In the entries below, find each line with the word "rthread" and pull it out.

Top of SUPPLIED RECORDS

From an optimization exercise on the open Yosys and OpenROAD flow, aimed at small area; shortcuts taken in it are not production practice. The RTL was checked by simulation tests, not by an equivalence proof against the original design.

==> try-quartz <==
==> flow/design.v <==
`timescale 1ns / 1ps
module alu64(
    input  [63:0] A,
    input  [63:0] B,
    input  [5:0]  shamt,
    input         c_sub,     
    input         c_arith,   
    input         c_lg,      
    input         c_lp,      
    input         c_shr,
    input         c_seq,
    input         c_sne,
    input         c_slt,
    output [63:0] Z
);
    wire [63:0] bx = B ^ {64{c_sub}};
    wire [63:0] g0 = A & bx;
    wire [63:0] p0 = A ^ bx;
    reg [63:0] G, P;
    reg [64:0] c;
    integer i, l;
    always @(*) begin
        G = g0;
        P = p0;
        for (l = 1; l < 64; l = l * 2)
            for (i = 2*l-1; i < 64; i = i + 2*l) begin
                G[i] = G[i] | (P[i] & G[i-l]);
                P[i] = P[i] & P[i-l];
            end
        for (l = 16; l >= 1; l = l / 2)
            for (i = 3*l-1; i < 64; i = i + 2*l) begin
                G[i] = G[i] | (P[i] & G[i-l]);
                P[i] = P[i] & P[i-l];
            end
        c[0] = c_sub;
        for (i = 0; i < 64; i = i + 1)
            c[i+1] = G[i] | (P[i] & c_sub);
    end
    wire [63:0] sum = p0 ^ c[63:0];
    wire [63:0] lgc = ({64{c_lg}} & g0) | ({64{c_lp}} & p0);
    wire        eq  = ~|p0;
    wire [63:0] shr = A >> shamt;
    assign Z = (c_arith ? sum : lgc)
             | ({64{c_shr}} & shr)
             | {63'b0, (c_seq & eq) | (c_sne & ~eq) | (c_slt & ~c[64])};
endmodule
`timescale 1ns / 1ps
module controller(
    input            clk,
    input      [5:0] opcode,
    output reg       c_sub,     
    output reg       c_arith,   
    output reg       c_lg,      
    output reg       c_lp,      
    output reg       c_shr,
    output reg       c_seq,
    output reg       c_sne,
    output reg       c_slt,
    output reg       alusrc,
    output reg       memtoreg,
    output reg       memWrite,
    output reg       regWrite,
    output reg       branch,
    output reg       jump,
    output reg       jal,
    output           is_jal     
);
    reg sub, arith, an, o, x, shr, seq, sne, slt, src, m2r, memw, regw, br, j, jl;
    assign is_jal = (opcode == 6'b11_1011);
    always @(*) begin
        sub = 1'b0; arith = 1'b1; an = 1'b0; o = 1'b0; x = 1'b0; shr = 1'b0;
        seq = 1'b0; sne = 1'b0; slt = 1'b0; src = 1'b0; m2r = 1'b0; memw = 1'b0;
        regw = 1'b0; br = 1'b0; j = 1'b0; jl = 1'b0;
        case (opcode)
            6'b00_0000: regw = 1'b1;                                   
            6'b00_0011: begin src = 1'b1; memw = 1'b1; end             
            6'b00_0110: begin src = 1'b1; regw = 1'b1; m2r = 1'b1; end  
            6'b00_1000: j = 1'b1;                                      
            6'b00_1001: br = 1'b1;                                     
            6'b00_1110: regw = 1'b1;                                   
            6'b00_1111: begin src = 1'b1; regw = 1'b1; end             
            6'b01_0001: begin sub = 1'b1; regw = 1'b1; end             
            6'b01_0010: begin sub = 1'b1; src = 1'b1; regw = 1'b1; end  
            6'b01_0011: begin arith = 1'b0; an = 1'b1; regw = 1'b1; end              
            6'b01_0100: begin arith = 1'b0; o = 1'b1; regw = 1'b1; end               
            6'b01_0101: begin arith = 1'b0; x = 1'b1; regw = 1'b1; end               
            6'b01_1000: begin arith = 1'b0; shr = 1'b1; regw = 1'b1; end             
            6'b01_1001: begin arith = 1'b0; an = 1'b1; src = 1'b1; regw = 1'b1; end  
            6'b01_1010: begin arith = 1'b0; o = 1'b1; src = 1'b1; regw = 1'b1; end   
            6'b01_1011: begin arith = 1'b0; x = 1'b1; src = 1'b1; regw = 1'b1; end   
            6'b01_1101: begin arith = 1'b0; sub = 1'b1; slt = 1'b1; regw = 1'b1; end  
            6'b10_0001: begin arith = 1'b0; seq = 1'b1; regw = 1'b1; end             
            6'b10_0010: begin arith = 1'b0; sne = 1'b1; regw = 1'b1; end             
            6'b11_1011: begin j = 1'b1; jl = 1'b1; regw = 1'b1; end    
            default: ;
        endcase
    end
    always @(posedge clk) begin
        c_sub <= sub; c_arith <= arith; c_lg <= an | o; c_lp <= o | x;
        c_shr <= shr; c_seq <= seq; c_sne <= sne; c_slt <= slt;
        alusrc <= src; memtoreg <= m2r; memWrite <= memw; regWrite <= regw;
        branch <= br; jump <= j; jal <= jl;
    end
endmodule
`timescale 1ns / 1ps
module gyn_regfile8(
    input         CLK,
    input         reset,
    input         wena,       
    input  [1:0]  wthread,
    input  [2:0]  waddr,
    input  [71:0] wdata,
    input  [3:0]  rthread,    
    input  [7:1]  r0sel,      
    input  [7:1]  r1sel,
    output [71:0] r0data,
    output [71:0] r1data
);
    reg [72*28-1:0] R;        
    reg [27:0] valid;
    genvar t, r;
    generate
        for (t = 0; t < 4; t = t + 1) begin : g_t
            for (r = 1; r < 8; r = r + 1) begin : g_r
                wire we = wena && (wthread == t) && (waddr == r);
                always @(posedge CLK) begin
                    if (we) R[72*(t*7+r-1) +: 72] <= wdata;
                    if (reset) valid[t*7+r-1] <= 1'b0;
                    else if (we) valid[t*7+r-1] <= 1'b1;
                end
            end
        end
    endgenerate
    wire [72*8-1:0] T;        
    assign T[71:0] = 72'b0;
    generate
        for (r = 1; r < 8; r = r + 1) begin : g_sel
            gyn_sel4 tsel(
                .s({rthread[3] & valid[3*7+r-1], rthread[2] & valid[2*7+r-1],
                    rthread[1] & valid[1*7+r-1], rthread[0] & valid[0*7+r-1]}),
                .d({R[72*(3*7+r-1) +: 72], R[72*(2*7+r-1) +: 72], R[72*(1*7+r-1) +: 72], R[72*(0*7+r-1) +: 72]}),
                .y(T[72*r +: 72]));
        end
    endgenerate
    gyn_sel7 psel0(.s(r0sel), .d(T[72*8-1:72]), .y(r0data));
    gyn_sel7 psel1(.s(r1sel), .d(T[72*8-1:72]), .y(r1data));
endmodule
module gyn_sel4(
    input  [3:0]      s,
    input  [4*72-1:0] d,
    output [71:0]     y
);
    assign y = ({72{s[0]}} & d[0 +: 72]) | ({72{s[1]}} & d[72 +: 72])
             | ({72{s[2]}} & d[144 +: 72]) | ({72{s[3]}} & d[216 +: 72]);
endmodule
module gyn_sel7(
    input  [6:0]      s,
    input  [7*72-1:0] d,
    output [71:0]     y
);
    assign y = ({72{s[0]}} & d[0 +: 72]) | ({72{s[1]}} & d[72 +: 72])
             | ({72{s[2]}} & d[144 +: 72]) | ({72{s[3]}} & d[216 +: 72])
             | ({72{s[4]}} & d[288 +: 72]) | ({72{s[5]}} & d[360 +: 72])
             | ({72{s[6]}} & d[432 +: 72]);
endmodule
`timescale 1ns / 1ps
module gyn_datapath(
	input clk,
	input reset,
	input [1:0] thread_num,
	input [8:0] instrMem_addr,
	input [31:0] instrMemOut,
	input [71:0] dMemOut,
	output [7:0] dMemAddr,
	output [71:0] dMemIn,
	output dMem_wena,
	output PCsel,
	output [8:0]  jump_address,
	output regfile_wena,
	output [1:0] regfile_wthread,
	output [3:0] regfile_waddr,
	output [71:0] regfile_wdata
);
	reg [1:0] thr1;
	reg [8:0] link1;
	always @(posedge clk) begin
		if (reset) begin
			thr1 <= 2'd0;
			link1 <= 9'd0;
		end else begin
			thr1 <= thread_num;
			link1 <= instrMem_addr;
		end
	end
	wire c_sub, c_arith, c_lg, c_lp, c_shr, c_seq, c_sne, c_slt;
	wire alusrc2, memtoreg2, memWrite2, regWrite2, branch2, jump2, jal2;
	wire is_jal1;
	controller ctrller(
		.clk(clk), .opcode(instrMemOut[31:26]),
		.c_sub(c_sub), .c_arith(c_arith), .c_lg(c_lg), .c_lp(c_lp),
		.c_shr(c_shr), .c_seq(c_seq), .c_sne(c_sne), .c_slt(c_slt),
		.alusrc(alusrc2), .memtoreg(memtoreg2), .memWrite(memWrite2),
		.regWrite(regWrite2), .branch(branch2), .jump(jump2), .jal(jal2),
		.is_jal(is_jal1)
	);
	reg [3:0]  ts2;       
	reg [3:0]  dest2;
	reg [13:0] imm2;      
	reg [7:1]  pa2, pb2;  
	wire [15:0] ra_dec = 16'd1 << instrMemOut[21:18];
	wire [15:0] rb_dec = 16'd1 << instrMemOut[17:14];
	always @(posedge clk) begin
		ts2 <= 4'd1 << thr1;
		pa2 <= ra_dec[7:1];
		pb2 <= rb_dec[7:1];
		if (reset) begin
			dest2 <= 4'd0;
			imm2 <= 14'd0;
		end else begin
			dest2 <= instrMemOut[25:22];
			imm2 <= is_jal1 ? {5'd0, link1} : instrMemOut[13:0];
		end
	end
	reg        we5;
	reg [1:0]  thr5;
	reg [2:0]  addr5;
	reg [71:0] data5;
	wire [71:0] ra_data, rb_data;
	gyn_regfile8 registerFile(
		.CLK(clk), .reset(reset),
		.wena(we5), .wthread(thr5), .waddr(addr5), .wdata(data5),
		.rthread(ts2), .r0sel(pa2), .r1sel(pb2),
		.r0data(ra_data), .r1data(rb_data)
	);
	wire [63:0] aluB = alusrc2 ? {{50{imm2[13]}}, imm2} : rb_data[63:0];
	wire [63:0] aluOut;
	alu64 alu(
		.A(ra_data[63:0]), .B(aluB), .shamt(imm2[13:8]),
		.c_sub(c_sub), .c_arith(c_arith), .c_lg(c_lg), .c_lp(c_lp),
		.c_shr(c_shr), .c_seq(c_seq), .c_sne(c_sne), .c_slt(c_slt),
		.Z(aluOut)
	);
	wire [8:0] link_p1 = imm2[8:0] + 9'd1;
	wire jal_m = jal2 & ~reset;
	reg [63:0] Z3;
	reg [71:0] rb3;
	reg [8:0]  ja3;
	reg [7:0]  ctrlA3;    
	reg [1:0]  thr3;
	reg [3:0]  dest3;
	reg memWrite3, regWrite3, memtoreg3, branch3, jump3, jal3;
	always @(posedge clk) begin
		Z3 <= {aluOut[63:9], jal_m ? link_p1[8] : aluOut[8], aluOut[7:0]};
		rb3 <= rb_data;
		ja3 <= ra_data[8:0];
		ctrlA3 <= jal_m ? link_p1[7:0] : ra_data[71:64];
		dest3 <= dest2;
		if (reset) begin
			thr3 <= 2'd0;
			memWrite3 <= 1'b0;
			regWrite3 <= 1'b0;
			memtoreg3 <= 1'b0;
			branch3 <= 1'b0;
			jump3 <= 1'b0;
			jal3 <= 1'b0;
		end else begin
			thr3 <= {ts2[3] | ts2[2], ts2[3] | ts2[1]};
			memWrite3 <= memWrite2;
			regWrite3 <= regWrite2;
			memtoreg3 <= memtoreg2;
			branch3 <= branch2;
			jump3 <= jump2;
			jal3 <= jal2;
		end
	end
	assign dMemAddr = Z3[7:0];
	assign dMemIn = rb3;
	assign dMem_wena = memWrite3;
	assign PCsel = (branch3 & rb3[0]) | jump3;
	assign jump_address = ja3;
	reg [63:0] alu4;
	reg [7:0]  ctrl4;
	reg [1:0]  thr4;
	reg [3:0]  dest4;
	reg regWrite4, memtoreg4;
	wire kill = reset | jal3;
	always @(posedge clk) begin
		thr4 <= thr3;
		regWrite4 <= regWrite3;
		memtoreg4 <= memtoreg3;
		alu4[63:9] <= kill ? 55'd0 : Z3[63:9];
		alu4[8] <= reset ? 1'b0 : Z3[8];
		alu4[7:0] <= reset ? 8'd0 : (jal3 ? ctrlA3 : Z3[7:0]);
		ctrl4 <= kill ? 8'd0 : ctrlA3;
		dest4 <= reset ? 4'd0 : dest3;
	end
	assign regfile_wena = regWrite4;
	assign regfile_wthread = thr4;
	assign regfile_waddr = dest4;
	assign regfile_wdata = memtoreg4 ? dMemOut : {ctrl4, alu4};
	always @(posedge clk) begin
		we5 <= ~reset & regWrite4 & ~dest4[3] & (dest4[2:0] != 3'd0);
		thr5 <= thr4;
		addr5 <= dest4[2:0];
		data5 <= regfile_wdata;
	end
endmodule
==> flow/run.sh <==
#!/bin/bash
# synth_recipe.tcl (not shown) runs the flow's synth.tcl, then flattens the netlist and writes it again
# the make line also repeats each setting of config.mk as NAME=value (left out here)
make -C /OpenROAD-flow-scripts/flow DESIGN_CONFIG=/design/flow/config.mk WORK_HOME=/design/flow/orfs CLKGATE_MAP_FILE= SYNTH_SCRIPT=/design/flow/synth_recipe.tcl finish
==> flow/config.mk <==
export PLATFORM = sky130hd
export DESIGN_NAME = gyn_datapath
export DESIGN_NICKNAME = gyn_datapath
export VERILOG_FILES = /design/flow/design.v
export SDC_FILE = /design/flow/constraint.sdc
export NUM_CORES = 4
export LEC_CHECK = 0
export CAP_MARGIN = 20
export CORE_MARGIN = 2
export CORE_UTILIZATION = 60
export CTS_BUF_LIST = sky130_fd_sc_hd__clkbuf_8
export CTS_CLUSTER_DIAMETER = 50
export CTS_CLUSTER_SIZE = 16
export GPL_ROUTABILITY_DRIVEN = 1
export PLACE_DENSITY = 0.68
export SLEW_MARGIN = 20
export SYNTH_HIERARCHICAL = 1
export SYNTH_MINIMUM_KEEP_SIZE = 0
==> flow/constraint.sdc <==
create_clock -name core_clock -period 7.0 [get_ports {clk}]
set_input_delay 1.4000 -clock core_clock [delete_from_list [all_inputs] [get_ports {clk}]]
set_output_delay 1.4000 -clock core_clock [all_outputs]
set_load 0.01 [all_outputs]
==> try-yarrow: changes against try-quartz <==
==> flow/flow/run.sh (new file) <==
#!/bin/bash
# The standard layout (standard.sh: standard synthesis and ORFS flow), with two changes:
#  - port buffers are the smallest buffer cell, sky130_fd_sc_hd__buf_1;
#  - clock tree synthesis inserts no dummy loads.
# make's full output goes to standard.log; ORFS writes each step's log under orfs/logs/.
set -euo pipefail
export BUFFER_PORTS_ARGS="-buffer_cell sky130_fd_sc_hd__buf_1"
export CTS_ARGS="-sink_clustering_enable -repair_clock_nets -dont_use_dummy_load -buf_list sky130_fd_sc_hd__clkbuf_8 -sink_clustering_size 16 -sink_clustering_max_diameter 50"
bash standard.sh finish > standard.log 2>&1
==> flow/standard.sh (new file) <==
#!/bin/bash
# synth_recipe.tcl (not shown) runs the flow's synth.tcl, then flattens the netlist and writes it again
# the make line also repeats each setting of config.mk as NAME=value (left out here)
make -C /OpenROAD-flow-scripts/flow DESIGN_CONFIG=/design/flow/config.mk WORK_HOME=/design/flow/orfs CLKGATE_MAP_FILE= SYNTH_SCRIPT=/design/flow/synth_recipe.tcl "${@:-finish}"
- CORE_UTILIZATION: 60 -> 70
- PLACE_DENSITY: 0.68 -> 0.78
removed: flow/run.sh
==> try-pepper: changes against try-quartz <==
--- a/flow/design.v
+++ b/flow/design.v
@@ -152,4 +152,6 @@
 );
-    assign y = ({72{s[0]}} & d[0 +: 72]) | ({72{s[1]}} & d[72 +: 72])
-             | ({72{s[2]}} & d[144 +: 72]) | ({72{s[3]}} & d[216 +: 72]);
+    wire [71:0] n0, n1;
+    gyn_aoi3 g0(.s(s[2:0]), .d(d[0 +: 3*72]), .y(n0));
+    gyn_nand2w g1(.a({72{s[3]}}), .b(d[216 +: 72]), .y(n1));
+    gyn_nand2w g2(.a(n0), .b(n1), .y(y));
 endmodule
@@ -160,6 +162,30 @@
 );
-    assign y = ({72{s[0]}} & d[0 +: 72]) | ({72{s[1]}} & d[72 +: 72])
-             | ({72{s[2]}} & d[144 +: 72]) | ({72{s[3]}} & d[216 +: 72])
-             | ({72{s[4]}} & d[288 +: 72]) | ({72{s[5]}} & d[360 +: 72])
-             | ({72{s[6]}} & d[432 +: 72]);
+    wire [71:0] n0, n1, n2;
+    gyn_aoi3 g0(.s(s[2:0]), .d(d[0 +: 3*72]), .y(n0));
+    gyn_aoi3 g1(.s(s[5:3]), .d(d[3*72 +: 3*72]), .y(n1));
+    gyn_nand2w g2(.a({72{s[6]}}), .b(d[432 +: 72]), .y(n2));
+    gyn_nand3w g3(.a(n0), .b(n1), .c(n2), .y(y));
+endmodule
+module gyn_aoi3(
+    input  [2:0]      s,
+    input  [3*72-1:0] d,
+    output [71:0]     y
+);
+    assign y = ~(({72{s[0]}} & d[0 +: 72]) | ({72{s[1]}} & d[72 +: 72])
+               | ({72{s[2]}} & d[144 +: 72]));
+endmodule
+module gyn_nand2w(
+    input  [71:0] a,
+    input  [71:0] b,
+    output [71:0] y
+);
+    assign y = ~(a & b);
+endmodule
+module gyn_nand3w(
+    input  [71:0] a,
+    input  [71:0] b,
+    input  [71:0] c,
+    output [71:0] y
+);
+    assign y = ~(a & b & c);
 endmodule
==> flow/flow/run.sh (new file) <==
#!/bin/bash
# The standard layout (standard.sh: standard synthesis and ORFS flow), with two changes:
#  - port buffers are the smallest buffer cell, sky130_fd_sc_hd__buf_1;
#  - clock tree synthesis inserts no dummy loads.
# make's full output goes to standard.log; ORFS writes each step's log under orfs/logs/.
set -euo pipefail
export BUFFER_PORTS_ARGS="-buffer_cell sky130_fd_sc_hd__buf_1"
export CTS_ARGS="-sink_clustering_enable -repair_clock_nets -dont_use_dummy_load -buf_list sky130_fd_sc_hd__clkbuf_8 -sink_clustering_size 16 -sink_clustering_max_diameter 50"
bash standard.sh finish > standard.log 2>&1
==> flow/standard.sh (new file) <==
#!/bin/bash
# synth_recipe.tcl (not shown) runs the flow's synth.tcl, then flattens the netlist and writes it again
# the make line also repeats each setting of config.mk as NAME=value (left out here)
make -C /OpenROAD-flow-scripts/flow DESIGN_CONFIG=/design/flow/config.mk WORK_HOME=/design/flow/orfs CLKGATE_MAP_FILE= SYNTH_SCRIPT=/design/flow/synth_recipe.tcl "${@:-finish}"
- CAP_MARGIN: 20 -> 10
- CORE_UTILIZATION: 60 -> 70
- PLACE_DENSITY: 0.68 -> 0.78
- SLEW_MARGIN: 20 -> 10
removed: flow/run.sh
==> try-willow: changes against try-quartz <==
==> flow/flow/run.sh (new file) <==
#!/bin/bash
# The standard layout (standard.sh: standard synthesis and ORFS flow), with two changes:
#  - port buffers are the smallest buffer cell, sky130_fd_sc_hd__buf_1;
#  - clock tree synthesis inserts no dummy loads.
# make's full output goes to standard.log; ORFS writes each step's log under orfs/logs/.
set -euo pipefail
export BUFFER_PORTS_ARGS="-buffer_cell sky130_fd_sc_hd__buf_1"
export CTS_ARGS="-sink_clustering_enable -repair_clock_nets -dont_use_dummy_load -buf_list sky130_fd_sc_hd__clkbuf_8 -sink_clustering_size 16 -sink_clustering_max_diameter 50"
bash standard.sh finish > standard.log 2>&1
==> flow/standard.sh (new file) <==
#!/bin/bash
# synth_recipe.tcl (not shown) runs the flow's synth.tcl, then flattens the netlist and writes it again
# the make line also repeats each setting of config.mk as NAME=value (left out here)
make -C /OpenROAD-flow-scripts/flow DESIGN_CONFIG=/design/flow/config.mk WORK_HOME=/design/flow/orfs CLKGATE_MAP_FILE= SYNTH_SCRIPT=/design/flow/synth_recipe.tcl "${@:-finish}"
- CORE_UTILIZATION: 60 -> 80
- PLACE_DENSITY: 0.68 -> 0.87
removed: flow/run.sh
==> flow_metrics.tcl <==
set metrics [dict create \
    status "timing/DRC/antenna clean" \
    totalWireLength_um 330000 \
    critPathCapture "Z3[55]" \
    design.final.nets 6928 \
    multi_input_area_share 0.253 \
    syn_area_per_cell_um2 15.0 \
    clock.fmax_ghz 0.157 \
    hp-start "memtoreg3" \
    r2r-start "ts2[3]" \
    grt_max_degree 70 \
    drive_gt1_frac 0.111 \
    p_int_mw 18.0 \
    vias 70200 \
    synth_fa_ha_area_frac 0.00927 \
    place_inst 8179 \
    path_max_fanout 45 \
    dr_wl_met2_um 139000 \
    crit_chain "and2_4 > a22oi_1 > nand2_1 > a222oi_1 > nand3_1 > inv_1 > o21ai_0 > xor2_1 > ha_1 > nand4_1 > nor2_1 > nand2_1 > a31oi_1 > nor2_4 > o31ai_2 > a2111oi_0 > nor3_1 > xnor2_1 > o21ai_0" \
    firstDrtPassIters 22 \
    setup.worst_path.start "ts2[3]" \
]
Source of the figures above: try-willow

==> flow_metrics.tcl <==
set metrics [dict create \
    fin_ws_ns -0.0589 \
    status "finished with violations" \
    crit_chain "and2_4 > buf_4 > a222oi_1 > nand2_1 > a222oi_1 > nand3_1 > inv_1 > o21ai_0 > xor2_1 > ha_1 > and4_1 > nor4b_1 > buf_4 > a21boi_2 > o31ai_1 > buf_4 > a21oi_1 > nor2_1 > o311ai_0" \
    path_max_fanout 38 \
    r2r-start "ts2[0]" \
    so.violations "negative setup slack" \
    syn_area_per_cell_um2 14.5 \
    clock.fmax_ghz 0.142 \
    totalWireLength_um 339000 \
    synth_fa_ha_area_frac 0.00944 \
    grt_max_degree 86 \
    setup_violations 1 \
    firstDrtPassIters 17 \
    critPathCapture "Z3[53]" \
]
Source of the figures above: try-pepper

==> flow_metrics.tcl <==
set metrics [dict create \
    status "timing/DRC/antenna clean" \
    firstDrtPassIters 14 \
    hp-start "memtoreg3" \
    clock.fmax_ghz 0.160 \
    crit_chain "and2_4 > buf_4 > a22oi_1 > nand2_1 > a22oi_1 > nand3_1 > inv_1 > o21ai_0 > xor2_1 > ha_1 > and2_1 > a221o_1 > a21oi_1 > o211ai_2 > o21ai_0 > nand2b_1 > a21oi_1 > o21bai_1 > xnor2_1 > o21ai_0" \
    synthXorXnorAreaFrac 0.00738 \
    setup.worst_path.start "ts2[1]" \
    design.final.nets 6902 \
    max_slew_margin 0.165 \
    r2r-start "ts2[1]" \
    vias 66600 \
    multi_input_area_share 0.253 \
    critPathCapture "Z3[35]" \
    synth_fa_ha_area_frac 0.00927 \
    dr_wl_met2_um 141000 \
    regMostFlops "registerFile.R" \
    path_max_fanout 53 \
    totalWireLength_um 327000 \
    gp_congestion 1.02 \
    syn_area_per_cell_um2 15.0 \
    place_inst 8401 \
    p_int_mw 18.1 \
]
Source of the figures above: try-yarrow

==> flow_metrics.tcl <==
set metrics [dict create \
    totalWireLength_um 337000 \
    dr_wl_met2_um 146000 \
    vias 65600 \
    path_max_fanout 39 \
    place_inst 8753 \
    status "timing/DRC/antenna clean" \
    multi_input_area_share 0.243 \
    setup.worst_path.start "ts2[2]" \
    grt_max_degree 70 \
    hp-start "regWrite3" \
    synth_fa_ha_area_frac 0.00927 \
    clock.fmax_ghz 0.163 \
    crit_chain "and2_4 > buf_4 > a22oi_1 > nand2_1 > a222oi_1 > nand3_1 > inv_1 > o21ai_0 > xor2_1 > ha_1 > nand4_1 > nor2_1 > nand2_1 > a31oi_1 > buf_4 > nor2_4 > o21bai_1 > a21o_1 > a21oi_1 > o311ai_0 > buf_4" \
    firstDrtPassIters 11 \
    p_int_mw 19.1 \
    syn_area_per_cell_um2 15.0 \
]
Source of the figures above: try-quartz

## what the ideal ports hide
Ports are ideal in the flow. The routed layouts listed here were re-timed in OpenROAD. Step 1 assumes that a clkbuf_16 drives the clock port and a buf_2 every other input. Step 2 adds t to the input delays and takes it off the output delays; t is the mean of the earliest and latest rising clock arrival at the registers after step 1. Input paths then give back, and output paths get back, about the clock's delay inside the block. a / b / c = ideal / step 1 / step 2; a / b = the first two.
| run | t (ns) | setup WS [ns] | worst hold slack (ns) |
|---|---|---|---|
| try-quartz | 1.086 | 0.868 / 0.868 / 0.868 | 0.329 / 0.329 / 0.329 |
| try-yarrow | 0.977 | 0.738 / 0.738 / 0.738 | 0.317 / 0.317 / 0.317 |
| try-pepper | 1.001 | -0.059 / -0.059 / -0.059 | 0.320 / 0.320 / 0.320 |
| try-willow | 1.028 | 0.624 / 0.624 / 0.624 | 0.331 / 0.331 / 0.331 |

Bottom of SUPPLIED RECORDS

TASK RESULT:
    input  [3:0]  rthread,    
                .s({rthread[3] & valid[3*7+r-1], rthread[2] & valid[2*7+r-1],
                    rthread[1] & valid[1*7+r-1], rthread[0] & valid[0*7+r-1]}),
		.rthread(ts2), .r0sel(pa2), .r1sel(pb2),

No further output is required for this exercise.